As a professional music producer/engineer/songwriter and lifelong Lions fan, I am disgusted with the choice of Nickelback as a representation of music and culture in Detroit. Our city is famous for the creation of an entire genre, Motown, very few cities can make this claim. Not to mention very strong hip-hop, dj, and rock and roll scenes.

We admit we see the point. I mean, this band is from Alberta first of all, and if there’s something to represented about the incredible music history in Detroit, this somnambulistic, shaggy haired inoffensive, MOR band just isn’t the way to go. Were other Detroit artists –Eminem, Kid Rock, Aretha Franklin, all of Motown, hell, Diana Ross and her air-blown hair—busy? Did they cost too much? Granted, this isn’t the Super Bowl and not a lot of people really tune in to see the usually-lowly Lions probably lose another one on the day that most Americans will shortly stuff their faces. But it’s the principle of it all. Oh wait, the Lions are actually having a semi-winning season. I guess it matters more when it didn’t before.

Detroit

Mayer Hawthorne loves Detroit. He loves his Lions. He even Tweets about them.  Nothing against Nickelback (I don’t think), but he also has seized on the power of Twitter to launch his own campaign for that half-time slot.

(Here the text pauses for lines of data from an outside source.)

`src/rtl/unstick_pkg.sv`:
```
package unstick_pkg;
  typedef enum logic [1:0] {
    ST_OK      = 2'd0,
    ST_SCL_LOW = 2'd1,
    ST_SDA_LOW = 2'd2
  } rec_status_t;
endpackage

```
`src/rtl/unstick_half_timer.sv`:
```
module unstick_half_timer #(
  parameter int HALF_CYC = 625
) (
  input  logic clk,
  input  logic rst_n,
  input  logic run_i,
  output logic tick_o
);
  localparam int CW = $clog2(HALF_CYC + 1);
  localparam logic [CW-1:0] LAST = CW'(HALF_CYC - 1);

  logic [CW-1:0] cnt;

  always_ff @(posedge clk) begin
    if (!rst_n || !run_i) cnt <= '0;
    else if (cnt == LAST) cnt <= '0;
    else cnt <= cnt + 1'b1;
  end

  assign tick_o = run_i && (cnt == LAST);

  // the count never leaves its window
  a_r2_cnt_bound: assert property (@(posedge clk) disable iff (!rst_n)
    cnt <= LAST);
endmodule

```
`src/rtl/unstick_bitwise.sv`:
```
module unstick_bitwise
  import unstick_pkg::*;
#(
  parameter int MAX_CLOCKS = 9
) (
  input  logic        clk,
  input  logic        rst_n,
  input  logic        go_i,
  input  logic        tick_i,
  input  logic        scl_i,
  input  logic        sda_i,
  output logic        busy_o,
  output logic        scl_oe_o,
  output logic        fin_o,
  output rec_status_t code_o
);
  localparam int NW = $clog2(MAX_CLOCKS + 1);
  localparam logic [NW-1:0] NMAX = NW'(MAX_CLOCKS);

  typedef enum logic [1:0] {B_IDLE, B_PREP, B_HIGH, B_LOW} bstate_t;

  bstate_t       st;
  logic [NW-1:0] nclk;

  always_ff @(posedge clk) begin
    if (!rst_n) begin
      st     <= B_IDLE;
      nclk   <= '0;
      fin_o  <= 1'b0;
      code_o <= ST_OK;
    end else begin
      fin_o <= 1'b0;
      case (st)
        B_IDLE: begin
          if (go_i) begin
            st   <= B_PREP;
            nclk <= '0;
          end
        end
        B_PREP, B_HIGH: begin
          if (tick_i) begin
            if (nclk < NMAX && !scl_i) begin
              st <= B_IDLE; fin_o <= 1'b1; code_o <= ST_SCL_LOW;
            end else if (sda_i) begin
              st <= B_IDLE; fin_o <= 1'b1; code_o <= ST_OK;
            end else if (nclk == NMAX) begin
              st <= B_IDLE; fin_o <= 1'b1; code_o <= ST_SDA_LOW;
            end else begin
              st <= B_LOW;
            end
          end
        end
        B_LOW: begin
          if (tick_i) begin
            st   <= B_HIGH;
            nclk <= nclk + 1'b1;
          end
        end
        default: st <= B_IDLE;
      endcase
    end
  end

  assign busy_o   = (st != B_IDLE);
  assign scl_oe_o = (st == B_LOW);

  // never more clocks than the cap
  a_r5_clock_cap: assert property (@(posedge clk) disable iff (!rst_n)
    busy_o |-> nclk <= NMAX);
  // an SCL fault report follows a low SCL reading
  a_r3_scl_seen_low: assert property (@(posedge clk) disable iff (!rst_n)
    (fin_o && code_o == ST_SCL_LOW) |-> !$past(scl_i));
  // a free report follows a high SDA reading
  a_r4_sda_seen_high: assert property (@(posedge clk) disable iff (!rst_n)
    (fin_o && code_o == ST_OK) |-> $past(sda_i));
endmodule

```
`src/rtl/unstick_bytewise.sv`:
```
module unstick_bytewise
  import unstick_pkg::*;
#(
  parameter int NBITS = 9
) (
  input  logic        clk,
  input  logic        rst_n,
  input  logic        go_i,
  input  logic        tick_i,
  input  logic        scl_i,
  input  logic        sda_i,
  output logic        busy_o,
  output logic        scl_oe_o,
  output logic        sda_oe_o,
  output logic        fin_o,
  output rec_status_t code_o
);
  localparam int BW = $clog2(NBITS + 1);
  localparam logic [BW-1:0] BLAST = BW'(NBITS - 1);

  typedef enum logic [3:0] {
    Y_IDLE, Y_LEAD, Y_STA, Y_ALO, Y_BLO, Y_BHI, Y_QLO, Y_PLO, Y_PHI, Y_PEND
  } ystate_t;

  ystate_t       st;
  logic [BW-1:0] nbit;

  always_ff @(posedge clk) begin
    if (!rst_n) begin
      st     <= Y_IDLE;
      nbit   <= '0;
      fin_o  <= 1'b0;
      code_o <= ST_OK;
    end else begin
      fin_o <= 1'b0;
      if (st == Y_IDLE) begin
        if (go_i) st <= Y_LEAD;
      end else if (tick_i) begin
        case (st)
          Y_LEAD: st <= Y_STA;
          Y_STA:  st <= Y_ALO;
          Y_ALO: begin
            st   <= Y_BLO;
            nbit <= '0;
          end
          Y_BLO:  st <= Y_BHI;
          Y_BHI: begin
            if (!scl_i) begin
              st <= Y_IDLE; fin_o <= 1'b1; code_o <= ST_SCL_LOW;
            end else if (nbit == BLAST) begin
              st <= Y_QLO;
            end else begin
              st   <= Y_BLO;
              nbit <= nbit + 1'b1;
            end
          end
          Y_QLO:  st <= Y_PLO;
          Y_PLO:  st <= Y_PHI;
          Y_PHI: begin
            if (!scl_i) begin
              st <= Y_IDLE; fin_o <= 1'b1; code_o <= ST_SCL_LOW;
            end else begin
              st <= Y_PEND;
            end
          end
          Y_PEND: begin
            st     <= Y_IDLE;
            fin_o  <= 1'b1;
            code_o <= sda_i ? ST_OK : ST_SDA_LOW;
          end
          default: st <= Y_IDLE;
        endcase
      end
    end
  end

  assign busy_o   = (st != Y_IDLE);
  assign scl_oe_o = (st == Y_ALO) || (st == Y_BLO) || (st == Y_QLO) || (st == Y_PLO);
  assign sda_oe_o = (st == Y_STA) || (st == Y_ALO) || (st == Y_PLO) || (st == Y_PHI);

  // bit counter stays inside the byte
  a_r9_bit_bound: assert property (@(posedge clk) disable iff (!rst_n)
    busy_o |-> nbit <= BLAST);
  // SDA fault comes only from the final check
  a_r10_sda_final: assert property (@(posedge clk) disable iff (!rst_n)
    (fin_o && code_o == ST_SDA_LOW) |-> !$past(sda_i));
endmodule

```
`src/rtl/i2c_unstick_seq.sv`:
```
module i2c_unstick_seq
  import unstick_pkg::*;
#(
  parameter int CLK_HZ        = 125_000_000,
  parameter int BUS_HZ        = 100_000,
  parameter int MAX_CLOCKS    = 9,
  parameter bit HAS_BYTE_MODE = 1'b1
) (
  input  logic       clk,
  input  logic       rst_n,
  input  logic       start_i,
  input  logic       byte_mode_i,
  input  logic       scl_i,
  input  logic       sda_i,
  output logic       scl_oe_o,
  output logic       sda_oe_o,
  output logic       busy_o,
  output logic       done_o,
  output logic [1:0] status_o
);
  localparam int HALF_CYC = CLK_HZ / (2 * BUS_HZ);

  logic        tick;
  logic        go_bit, go_byte;
  logic        bit_busy, bit_scl, bit_fin;
  logic        byt_busy, byt_scl, byt_sda, byt_fin;
  rec_status_t bit_code, byt_code;

  assign busy_o  = bit_busy || byt_busy;
  assign go_byte = start_i && !busy_o && HAS_BYTE_MODE && byte_mode_i;
  assign go_bit  = start_i && !busy_o && !(HAS_BYTE_MODE && byte_mode_i);

  unstick_half_timer #(.HALF_CYC(HALF_CYC)) u_timer (
    .clk(clk), .rst_n(rst_n), .run_i(busy_o), .tick_o(tick)
  );

  unstick_bitwise #(.MAX_CLOCKS(MAX_CLOCKS)) u_bit (
    .clk(clk), .rst_n(rst_n), .go_i(go_bit), .tick_i(tick),
    .scl_i(scl_i), .sda_i(sda_i), .busy_o(bit_busy), .scl_oe_o(bit_scl),
    .fin_o(bit_fin), .code_o(bit_code)
  );

  generate
    if (HAS_BYTE_MODE) begin : g_byte
      unstick_bytewise #(.NBITS(9)) u_byte (
        .clk(clk), .rst_n(rst_n), .go_i(go_byte), .tick_i(tick),
        .scl_i(scl_i), .sda_i(sda_i), .busy_o(byt_busy), .scl_oe_o(byt_scl),
        .sda_oe_o(byt_sda), .fin_o(byt_fin), .code_o(byt_code)
      );
    end else begin : g_nobyte
      assign byt_busy = 1'b0;
      assign byt_scl  = 1'b0;
      assign byt_sda  = 1'b0;
      assign byt_fin  = 1'b0;
      assign byt_code = ST_OK;
    end
  endgenerate

  assign scl_oe_o = bit_scl || byt_scl;
  assign sda_oe_o = byt_sda;
  assign done_o   = bit_fin || byt_fin;
  assign status_o = bit_fin ? bit_code : byt_code;

  // bitwise runs leave SDA alone
  a_r6_sda_untouched: assert property (@(posedge clk) disable iff (!rst_n)
    bit_busy |-> !sda_oe_o);
  // completion is a single pulse with a legal code
  a_r7_done_pulse: assert property (@(posedge clk) disable iff (!rst_n)
    done_o |=> !done_o);
  a_r7_code_legal: assert property (@(posedge clk) disable iff (!rst_n)
    done_o |-> status_o != 2'd3);
  // a request during a run does not launch a second engine
  a_r8_one_engine: assert property (@(posedge clk) disable iff (!rst_n)
    !(bit_busy && byt_busy));
  // lines released when finished
  a_r11_released: assert property (@(posedge clk) disable iff (!rst_n)
    done_o |-> (!scl_oe_o && !sda_oe_o));
endmodule

```
`config.mk`:
```
export PLATFORM = sky130hd
export DESIGN_NAME = i2c_unstick_seq
export DESIGN_NICKNAME = d
export VERILOG_FILES = /design/src/rtl/unstick_pkg.sv /design/src/rtl/unstick_half_timer.sv /design/src/rtl/unstick_bitwise.sv /design/src/rtl/unstick_bytewise.sv /design/src/rtl/i2c_unstick_seq.sv
export SDC_FILE = /design/constraint.sdc
export NUM_CORES = 1
export LEC_CHECK = 0
export ABC_CLOCK_PERIOD_IN_PS = 2740
export BUFFER_PORTS_ARGS = -buffer_cell sky130_fd_sc_hd__buf_2
export CORE_MARGIN = 5
export CORE_UTILIZATION = 39
export CTS_CLUSTER_DIAMETER = 60
export CTS_CLUSTER_SIZE = 24
export DETAILED_ROUTE_END_ITERATION = 6
export HOLD_SLACK_MARGIN = 0.03
export SYNTH_ARGS = -nofsm -noshare
export SYNTH_HDL_FRONTEND = slang
export SYNTH_HIERARCHICAL = 1
export SYNTH_SLANG_ARGS = --single-unit
```
`constraint.sdc`:
```
create_clock -name clk -period 2.74 [get_ports clk]
set_input_delay 0.274 -clock clk [delete_from_list [all_inputs] [get_ports clk]]
set_output_delay 0.274 -clock clk [all_outputs]
set_load 0.02 [all_outputs]
```
# [After elaboration in Yosys (flattened, before gate mapping)]
# Cells that the tools add are included.
# Widths: inputs -> output; s select.
[totals] reg_bits=30 out_inout_bits=6 word_cells=109 in_bits=6
[classes] magnitude_cmp=1 bitwise_logic=3 mux=32 reduce_logical=39 addsub=3 eq_ne=22
[op_table] op="$mux 4" n=9
[op_table] op="$pmux 4 s8" n=1
[op_table] op="$mux 2" n=13
[op_table] op="$eq 4x3->1 const B" n=4
[op_table] op="$eq 4x4->1 const B" n=4
[op_table] op="$pmux 4 s2" n=2
[op_table] op="$reduce_and 3->1" n=4
[op_table] op="$add 10x1->10 const B" n=1
[op_table] op="$eq 10x10->1 const B" n=1
[op_table] op="$logic_or 1x1->1" n=10
[op_table] op="$reduce_bool 2->1" n=5
[op_table] op="$add 4x1->4 const B" n=2
[op_table] op="$eq 4x2->1 const B" n=2
[op_table] op="$ne 2x2->1 const B" n=4
[op_table] op="$ne 2x1->1 const B" n=3
[op_table] op="$pmux 2 s3" n=1
[op_table] op="$reduce_or 2->1" n=3
[op_table] op="$logic_and 1x1->1" n=5
[op_table] op="$reduce_and 5->1" n=1
[op_table] op="$eq 2x2->1 const B" n=2
[op_table] op="$eq 4x1->1 const B" n=1
[op_table] op="$logic_not 1->1" n=4
[op_table] op="$logic_not 4->1" n=1
[op_table] op="$lt 4x4->1 const B" n=1
[op_table] op="11 further kinds" n=16

# [Longest topological paths before layout]
# Gate-level depths: netlist of the first run.
[depth] word_depth=7 ltp_mapped=11 ltp_nobuf=10

# [Cells and area by module]
# The synthesis of the first run kept the hierarchy.
[by_module_without_submodules] module="unstick_bytewise" area_each_um2=708.2 instances=1 cells_each=88
[by_module_without_submodules] module="unstick_bitwise" area_each_um2=566.8 instances=1 cells_each=67
[by_module_without_submodules] module="unstick_half_timer" area_each_um2=496.7 instances=1 cells_each=56
[by_module_without_submodules] module="i2c_unstick_seq" area_each_um2=73.8 instances=1 cells_each=7

# [Worst setup path after synthesis of the first run]
# OpenSTA, ideal clock, no wires.
[synth_path] kind="register -> register" startpoint="reg g_byte.u_byte.st[0]" endpoint="reg g_byte.u_byte.nbit[3]" arrival_ns=2.492 setup_ns=0.069 required_time_ns=2.671 path_stages_with_launch=12 setup_slack_ns=0.179 cell_sequence="dfxtp_1 > buf_2 > nor2_1 > nand2_1 > or2_1 > inv_1 > nor3_1 > buf_2 > o41ai_2 > nor4b_4 > nand4_1 > o21ai_1"
[synth_between] elab_chain_cells=4
[synth_lines] item="start: declaration" line_no="unstick_bytewise.sv:25" source="ystate_t st;"
[synth_lines] item="start signal: assignment" line_no="unstick_bytewise.sv:30" source="st <= Y_IDLE;"
[synth_lines] item="start signal: assignment" line_no="unstick_bytewise.sv:37" source="if (go_i) st <= Y_LEAD;"
[synth_lines] item="start signal: assignment" line_no="unstick_bytewise.sv:40" source="Y_LEAD: st <= Y_STA;"
[synth_lines] item="$reduce_bool 4->1" line_no="unstick_bytewise.sv:77" source="assign busy_o = (st != Y_IDLE);"
[synth_lines] item="via byt_busy" line_no="i2c_unstick_seq.sv:26" source="logic byt_busy, byt_scl, byt_sda, byt_fin;"
[synth_lines] item="$logic_or 1x1->1" line_no="i2c_unstick_seq.sv:29" source="assign busy_o = bit_busy || byt_busy;"
[synth_lines] item="via busy_o" line_no="i2c_unstick_seq.sv:17" source="output logic busy_o,"
[synth_lines] item="$logic_and 1x1->1" line_no="unstick_half_timer.sv:20" source="assign tick_o = run_i && (cnt == LAST);"
[synth_lines] item="via tick" line_no="i2c_unstick_seq.sv:23" source="logic tick;"
[synth_lines] item="$reduce_and 5->1 (no source line)"
[synth_lines] item="end signal: assignment" line_no="unstick_bytewise.sv:54" source="nbit <= nbit + 1'b1;"
[synth_lines] item="end: declaration" line_no="unstick_bytewise.sv:26" source="logic [BW-1:0] nbit;"
# The timed path passes the listed nets, and every way through them passes these cells.
# A chain may end at the register's enable or synchronous reset.

# [Worst setup path in the final report of the first run]
[layout_path] startpoint="reg u_bit.st[1]" endpoint="reg g_byte.u_byte.nbit[3]"
[layout_between] elab_chain_cells=4
[layout_lines] item="start: declaration" line_no="unstick_bitwise.sv:22" source="bstate_t st;"
[layout_lines] item="start signal: assignment" line_no="unstick_bitwise.sv:27" source="st <= B_IDLE;"
[layout_lines] item="start signal: assignment" line_no="unstick_bitwise.sv:36" source="st <= B_PREP;"
[layout_lines] item="start signal: assignment" line_no="unstick_bitwise.sv:43" source="st <= B_IDLE; fin_o <= 1'b1; code_o <= ST_SCL_LOW;"
[layout_lines] item="$reduce_bool 2->1" line_no="unstick_bitwise.sv:64" source="assign busy_o = (st != B_IDLE);"
[layout_lines] item="via bit_busy" line_no="i2c_unstick_seq.sv:25" source="logic bit_busy, bit_scl, bit_fin;"
[layout_lines] item="$logic_or 1x1->1" line_no="i2c_unstick_seq.sv:29"
[layout_lines] item="$logic_and 1x1->1" line_no="unstick_half_timer.sv:20"
[layout_lines] item="via tick" line_no="i2c_unstick_seq.sv:23"
[layout_lines] item="$reduce_and 5->1 (no source line)"
# The timed path passes the listed nets, and every way through them passes these cells.

==> qor.txt, run 1 <==
status: finished clean
Register Area: 601 um^2
DR vias/cell: 5.34
GRT Residual Overflow: 0
syn nets: 234
worst-path fanout max: 5
Final Cycle Share: 81.2%
most frequent cells in the layout: dfxtp_1 (30), nor2_1 (22), nand2_1 (20)
Int Pwr: 710 uW
Async SR Flop Fraction: 0%
Tot GR Track Use: 14.0%
net switching fraction of the power: 28.5%
via count: 1549
chip height: 78.8 um
Boundary Pins: 12
maxcap violations: 0
Ys Warns: 6
Post-Syn Area per Cell: 8.47 um^2
first-pass GRT wire length: 6.93 mm
post-CTS setup buffer count: 0
1st-pass router iterations: 4
Clk pwr share: 37.5%
clock-pin slew on the worst setup and hold paths: 0.07 ns
final estimated routing congestion in global placement: 0.838
Initial Util: 39.6%
crit path DAT: 2.44 ns
worst-margin pin slew: 0.664 ns
CTS HTree Levels: 2
sw power: 284 uW
DR WL/cell: 13.2 um
final core occ: 44.5%
Hold WC Path Type: in -> reg
largest net degree at the start of global routing: 21
Site Rows: 25
Num CTS Buffers: 5
fin crit period: 2.23 ns
P&R area growth vs syn: 12.3%
Hold Vio Cnt, Final: 0
DP HPWL: 2.82 mm
CTS Buffer Depth: 2
Rel. slew slack: 55.2%
dominant synthesized flop cell: dfxtp_1
fill count: 461
proportion of layout cells with a drive suffix above 1: 17.4%
final antenna-violating net count: 0
clk root buf: clkbuf_8
hold_buf cts: 0
# clock sinks: 30
number of synthesized register bits: 30
skew final: 0.00413 ns
worst-skew pair later-pin latency: 0.28 ns
Critical Path Start Type: register
CORE AREA: 0.00466 mm^2
initial antenna violation count: 0
Setup CP Type: reg -> reg
TNS Setup: 0 ns
leakage dissipation: 0.799 nW
worst vdd ir: 271 uV
Gate power share: 16.7%
Synth Instances: 218
DR DRC count: 0
cts repair resizes: 0
Post-synth EDFFs: 0
PortBufs: 11
CP endpoint kind: register
vias in the first global route: 1443
Cell Area, Synth: 0.00185 mm^2
Routed WL: 3.83 mm
Final Net Count: 251
Initial DRC Count: 72
fmax: 0.449 GHz
setup repair after global routing missed its margin: no
commonest non-fill, non-tap cell in the layout: dfxtp_1
Setup Viol. Count Final: 0
max-slew violations: 0
n_diodes: 0
Worst Path Required: 2.96 ns
Seq/Total Area, Yosys: 32.5%
Pwr per Cell Area: 480 mW/mm^2
die width: 78.8 um
TritonCTS clock tree: built
sequential share of power: 45.8%
Multi-input gate area: 0.00115 mm^2
synth unique cells: 57
total die area: 0.00621 mm^2
==> area by class of cell <==
class	count	area share, %
Inverter	17	3.08
Clock inverter	2	0.604
Timing Repair Buffer	16	4.47
Tap cell	54	3.26
Sequential cell	30	29.0
Clock buffer	6	3.99
Multi-Input combinational cell	165	55.6
==> cells in the mapped netlist, drive strengths merged, types with 4 or more instances <==
cell	n	share of area, %
a21oi	11	3.2
a31oi	6	2.0
buf	5	1.4
dfxtp	30	33
ha	10	6.8
inv	17	3.5
nand2	20	4.1
nand2b	8	2.8
nand3	7	2.8
nand4	5	2.0
nor2	22	4.5
nor3	5	1.6
o21ai	14	3.8
or2	4	1.4
or3	4	1.4
xnor2	4	1.9
==> path summary, 6_finish.rpt <==
kind,start,to,slack [ns],cells past startpoint
worst max-delay path,u_bit/st[1],g_byte.u_byte/nbit[3],0.51,10
worst min-delay path,byte_mode_i,u_bit/nclk[1],0.33,4
worst max register to register,u_bit/st[1],g_byte.u_byte/nbit[3],0.51,10
worst min register to register,u_bit/code_o[1],u_bit/code_o[1],0.46,2
==> state kept, by name, indices dropped and copies added, names as in the netlist <==
register	count
g_byte.u_byte/code_o	2
g_byte.u_byte/fin_o	1
g_byte.u_byte/nbit	4
g_byte.u_byte/st	4
u_bit/code_o	2
u_bit/fin_o	1
u_bit/nclk	4
u_bit/st	2
u_timer/cnt	10
==> kinds of logic (layout without fill, tap and decap cells) <==
family / Yosys count / in the layout / share of synthesized area (%)
flip-flops: 30 / 30 / 32.5
buffers and inverters: 23 / 41 / 5.02
multiplexers: 5 / 5 / 3.25
AND/OR/NAND/NOR: 96 / 96 / 31.5
adder cells (fa/ha/maj): 10 / 10 / 6.78
XOR/XNOR: 5 / 5 / 2.37
AO/OA/AOI/OAI: 49 / 49 / 18.5
==> worst max-delay path, cell delays in order, from the launching register on <==
cell     delay (ns)
dfxtp_1        0.35
inv_1          0.07
ha_1           0.23
inv_1          0.15
or2_1          0.16
inv_1          0.05
nor3_1         0.30
o41ai_2        0.22
nor4b_4        0.38
nand4_1        0.13
o21ai_1        0.11
==> per-stage QoR <==
stage	area, um^2	power (mW)	hold WS, ns	instances	setup WS [ns]
2_1_floorplan	1850	0.585	0.405	218	0.179
3_3_place_gp	1980	0.628	0.455	282	0.651
3_5_place_dp	1980	0.630	0.455	282	0.568
4_1_cts	2070	1.01	0.309	290	0.512
5_1_grt	2070	1.05	0.350	290	0.301
6_report	2070	0.994	0.325	290	0.514
==> power by group through the flow <==
stage	logic [mW]	clock network [mW]	registers (mW)
floorplan	0.120	0	0.465
global placement	0.164	0	0.465
detailed placement	0.165	0	0.465
CTS	0.166	0.388	0.455
global route	0.184	0.408	0.457
finish	0.166	0.373	0.455
==> routing by layer <==
layer  part of all wire (%)  GRT usage, %
met3                    4.0          3.51
met1                     53          20.1
met5                      0             0
met4                    1.6          5.77
met2                     42          19.9
Power figures use the tool's default switching activity.
==> run 2: changes to the inputs <==
Settings changed: ABC_CLOCK_PERIOD_IN_PS 2740 to 2300.
Clock period 2.74 ns to 2.3 ns, I/O delays scaled along.
==> qor.txt, run 2 (synthesized netlist as in run 1, its figures left out) <==
vias in the first global route: 1424
chip height: 78.8 um
Worst Path Required: 2.51 ns
fmax: 0.481 GHz
TNS Setup: 0 ns
clock-pin slew on the worst setup and hold paths: 0.07 ns
Rel. slew slack: 55.9%
CP max-delay cell: nor4b_4
P&R area growth vs syn: 13.5%
Tot GR Track Use: 13.1%
Critical Path Start Type: register
Hold Slack: 0.289 ns
max-slew violations: 0
DR WL/cell: 12.8 um
die width: 78.8 um
most frequent cells in the layout: dfxtp_1 (30), nor2_1 (22), nand2_1 (20)
crit path DAT: 2.29 ns
Hold WC Path Type: in -> reg
DP HPWL: 2.73 mm
Clk pwr share: 36.9%
largest register by flop count: u_timer/cnt
CTS Buffer Depth: 2
worst vdd ir: 333 uV
total die area: 0.00621 mm^2
maxcap violations: 0
Num CTS Buffers: 5
final antenna-violating net count: 0
1st-pass router iterations: 4
Routed WL: 3.71 mm
Setup CP Type: reg -> reg
final core occ: 44.9%
initial antenna violation count: 0
leakage dissipation: 0.817 nW
slowest stage delay, CP: 0.36 ns
proportion of layout cells with a drive suffix above 1: 18.6%
fin crit period: 2.08 ns
Initial Util: 39.6%
Site Rows: 25
skew final: 0.00799 ns
via count: 1529
commonest non-fill, non-tap cell in the layout: dfxtp_1
clk root buf: clkbuf_8
met1 Use GR: 18.4%
GRT Residual Overflow: 0
DR vias/cell: 5.25
TritonCTS clock tree: built
CP Cell Sequence: inv_1, ha_1, inv_1, or2_4, inv_1, nor3_4, o41ai_2, nor4b_4, nand4_1, o21ai_1
Final Net Count: 252
sw power: 337 uW
setup repair after global routing missed its margin: no
fill count: 448
Setup Viol. Count Final: 0
largest net degree at the start of global routing: 21
net switching fraction of the power: 28.3%
Gate power share: 17.5%
Int Pwr: 852 uW
# clock sinks: 30
Final Cycle Share: 90.4%
DR DRC count: 0
Pwr per Cell Area: 568 mW/mm^2
worst-path fanout max: 5
Boundary Pins: 12
M3 GR Usage: 3.63%
worst-margin pin slew: 0.655 ns
met2 usage: 18.7%
CP endpoint kind: register
status: finished clean
worst-skew pair later-pin latency: 0.28 ns
sequential share of power: 45.6%
Hold Vio Cnt, Final: 0
CORE AREA: 0.00466 mm^2
Crit path top cell by count: inv_1
PortBufs: 11
n_diodes: 0
first-pass GRT wire length: 6.54 mm
Initial DRC Count: 86
max reg flops: 10
gr busiest metal: met2
final estimated routing congestion in global placement: 0.872
CTS HTree Levels: 2
[run 2: what timing repair did]
item / in CTS / in global routing
setup buffers: 0 / 0
setup endpoints to repair: 0 / 1
resized for setup: 0 / 1
hold buffers: 0 / 0
File: config.mk
export PLATFORM = sky130hd
export DESIGN_NAME = spi_io_timing_adj
export DESIGN_NICKNAME = d
export VERILOG_FILES = /design/src/rtl/spi_iotadj_pkg.sv /design/src/rtl/spi_iotadj_dline.sv /design/src/rtl/spi_iotadj_cfg.sv /design/src/rtl/spi_iotadj_capture.sv /design/src/rtl/spi_io_timing_adj.sv
export SDC_FILE = /design/constraint.sdc
export NUM_CORES = 1
export LEC_CHECK = 0
export BUFFER_PORTS_ARGS = -buffer_cell sky130_fd_sc_hd__buf_2
export CORE_MARGIN = 3
export CORE_UTILIZATION = 39
export DETAILED_ROUTE_END_ITERATION = 8
export PLACE_DENSITY = 0.75
export SLEW_MARGIN = 40
export SYNTH_ARGS = -nofsm -noshare
export SYNTH_HDL_FRONTEND = slang
export SYNTH_SLANG_ARGS = --single-unit
File: constraint.sdc
create_clock -name clk -period 1.3 [get_ports clk]
set_input_delay 0.065 -clock clk [delete_from_list [all_inputs] [get_ports clk]]
set_output_delay 0.065 -clock clk [all_outputs]
set_load 0.005 [all_outputs]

Why wouldn’t CBS and/or the NFL give it up for this soulful guy with the huge eyeglass frames? It’s just halftime! Most of the country is either too anxious to dig into their turkeys, rehash spats with their family members in the living room, or, depending on the time zone, might be in a post-meal gravy or tryptophan coma. Let’s give Mayer Hawthorne the support he needs and expose this local talent on this the greatest day of the year.